Pero quien más difundió este hecho fue Luciano Alexanderson Joublanc en su novela histórica Belisario Domínguez. Héroe Civil de México (1967). En esta obra de mucho color, se recrea en la página 337 y con varios adjetivos y diálogos el cercenamiento, el autor dice “[…] con un filoso bisturí de un solo tajo, le cercena la lengua, después de abrirle la lengua y extraérsela con instrumentos especiales. Con brutalidad es empujado sobre una cubeta de peltre blanco, para que no manche de sangre el piso, la cual brota a raudales de aquella boca que jamás podrá articular palabra alguna”.
A partir de allí, el suceso sangriento fue tomando matices hasta convertirse en un pasaje del dominio público insertado con certeza en la historia oficial, cuando en 1918 iniciaron año los homenajes en la Cámara Alta. En 1930 los senadores decretaron el 7 de octubre día de luto nacional leyéndose cada año el discurso del chiapaneco y en 1953 se decretó otorgar la medalla Belisario Domínguez.
REFERENTE NACIONAL
Si a Belisario le cortaron la lengua o no, es algo hoy día difícil de esclarecer. Los mitos tienen un sentido simbólico y la historia del comiteco centrada en su valiente desempeño en el breve tiempo como senador, trascendió en un tiempo en el que era más común callar.
Belisario izó la bandera de la dignidad nacionalista, sin importar el sacrificio de la vida, de ahí el surgimiento de tantos textos para conocer detalles de su trayectoria y vida personal como hombre virtuoso, digno de conocer en todas sus facetas.

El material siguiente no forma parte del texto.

==> config.mk <==
export PLATFORM = sky130hd
export DESIGN_NAME = door_access_sequencer
export DESIGN_NICKNAME = d
export VERILOG_FILES = /design/src/rtl/door_access_sequencer.sv
export SDC_FILE = /design/constraint.sdc
export NUM_CORES = 1
export LEC_CHECK = 0
export ABC_AREA = 1
export BUFFER_PORTS_ARGS = -buffer_cell sky130_fd_sc_hd__clkbuf_2
export CORE_MARGIN = 2
export CORE_UTILIZATION = 51
export CTS_BUF_LIST = sky130_fd_sc_hd__clkbuf_8
export CTS_CLUSTER_DIAMETER = 40
export DETAILED_ROUTE_END_ITERATION = 8
export GPL_TIMING_DRIVEN = 1
export HOLD_SLACK_MARGIN = 0.08
export PLACE_DENSITY_LB_ADDON = 0.12
export SYNTH_ARGS = -nofsm -noshare
export SYNTH_HDL_FRONTEND = slang
export SYNTH_SLANG_ARGS = --single-unit
export TNS_END_PERCENT = 5
==> constraint.sdc <==
create_clock -name clk -period 3.15 [get_ports clk]
set_input_delay 0.315 -clock clk [delete_from_list [all_inputs] [get_ports clk]]
set_output_delay 0.315 -clock clk [all_outputs]
set_load 0.05 [all_outputs]
File: src/rtl/mod25519_reduce_seq.sv
// mod25519_reduce_seq
// Multi-cycle reducer of a 510-bit product modulo p = 2^255 - 19. Three fold
// passes through one shared fold unit, then a single conditional subtract,
// giving the canonical residue in [0, p-1]. Valid/ready on both sides.
//   clk       : rising-edge clock
//   rst       : synchronous active-low reset
//   prod_in   : unreduced product, any 510-bit value
//   in_valid  : prod_in valid
//   in_ready  : block can accept (IDLE only)
//   res_out   : canonical residue
//   out_valid : res_out valid (DONE only)
//   out_ready : consumer accepts res_out
//   busy      : high whenever not IDLE
module mod25519_reduce_seq #(
  parameter int W  = ecc25519_pkg::W,
  parameter int C  = ecc25519_pkg::C,
  parameter int PW = 2 * W
) (
  input  logic          clk,
  input  logic          rst,
  input  logic [PW-1:0] prod_in,
  input  logic          in_valid,
  output logic          in_ready,
  output logic [W-1:0]  res_out,
  output logic          out_valid,
  input  logic          out_ready,
  output logic          busy
);
  import ecc25519_pkg::*;

  localparam int HW = PW - W;                               // high-half width
  localparam int TW = ((W > HW + 5) ? W : HW + 5) + 1;      // first-fold width (261)
  localparam logic [W-1:0] P_MOD = {W{1'b1}} - W'(C - 1);   // 2^W - C

  state_t          state_q, state_d;
  logic [PW-1:0]   x_q, x_d;
  logic [TW-1:0]   t_q, t_d;
  logic [W-1:0]    res_q, res_d;

  logic [W-1:0]    fold_lo;
  logic [HW-1:0]   fold_hi;
  logic [TW-1:0]   fold_sum;
  logic            ge_p;

  mod25519_fold #(
    .LO_W  (W),
    .HI_W  (HW),
    .OUT_W (TW)
  ) u_fold (
    .lo_i  (fold_lo),
    .hi_i  (fold_hi),
    .sum_o (fold_sum)
  );

  // No borrow from t3 - p exactly when t3 >= p. After three folds t3 < 2p,
  // so one subtract is enough; the low W bits of the difference are the result.
  assign ge_p = (t_q[W:0] >= {1'b0, P_MOD});

  always_comb begin
    state_d = state_q;
    x_d     = x_q;
    t_d     = t_q;
    res_d   = res_q;
    // The shared fold unit sees x by default; FOLD2/FOLD3 steer it onto t.
    fold_lo = x_q[W-1:0];
    fold_hi = x_q[PW-1:W];

    unique case (state_q)
      IDLE: begin
        if (in_valid) begin
          x_d     = prod_in;
          state_d = FOLD1;
        end
      end
      FOLD1: begin
        t_d     = fold_sum;
        state_d = FOLD2;
      end
      FOLD2: begin
        fold_lo = t_q[W-1:0];
        fold_hi = HW'(t_q[TW-1:W]);
        t_d     = fold_sum;
        state_d = FOLD3;
      end
      FOLD3: begin
        // Only bit W of t2 can be set above the low field, so hi is 0 or 1.
        fold_lo = t_q[W-1:0];
        fold_hi = HW'(t_q[W]);
        t_d     = fold_sum;
        state_d = CSUB;
      end
      CSUB: begin
        res_d   = ge_p ? (t_q[W-1:0] - P_MOD) : t_q[W-1:0];
        state_d = DONE;
      end
      DONE: begin
        if (out_ready) begin
          state_d = IDLE;
        end
      end
      default: begin
        state_d = IDLE;
      end
    endcase
  end

  always_ff @(posedge clk) begin
    if (!rst) begin
      state_q <= IDLE;
      x_q     <= '0;
      t_q     <= '0;
      res_q   <= '0;
    end else begin
      state_q <= state_d;
      x_q     <= x_d;
      t_q     <= t_d;
      res_q   <= res_d;
    end
  end

  assign in_ready  = (state_q == IDLE);
  assign busy      = (state_q != IDLE);
  assign out_valid = (state_q == DONE);
  assign res_out   = res_q;

endmodule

Más allá de este hecho tergiversado en torno a su muerte, Belisario Domínguez es un ejemplo de congruencia, valor y decisión. Su sentido ético y de justicia se reitera cuando leemos la frase final de uno de sus discursos. “No importa, señores, la patria lo exige y debéis cumplir con vuestro deber”. Belisario se refería a un deber que urge hoy día exaltar en la voluntad participativa de los chiapanecos. Quien no entienda esta invitación y legado histórico de Domínguez, se quedará —como dice Horacio Labastida— en la permanente reflexión de la utopía belisariana.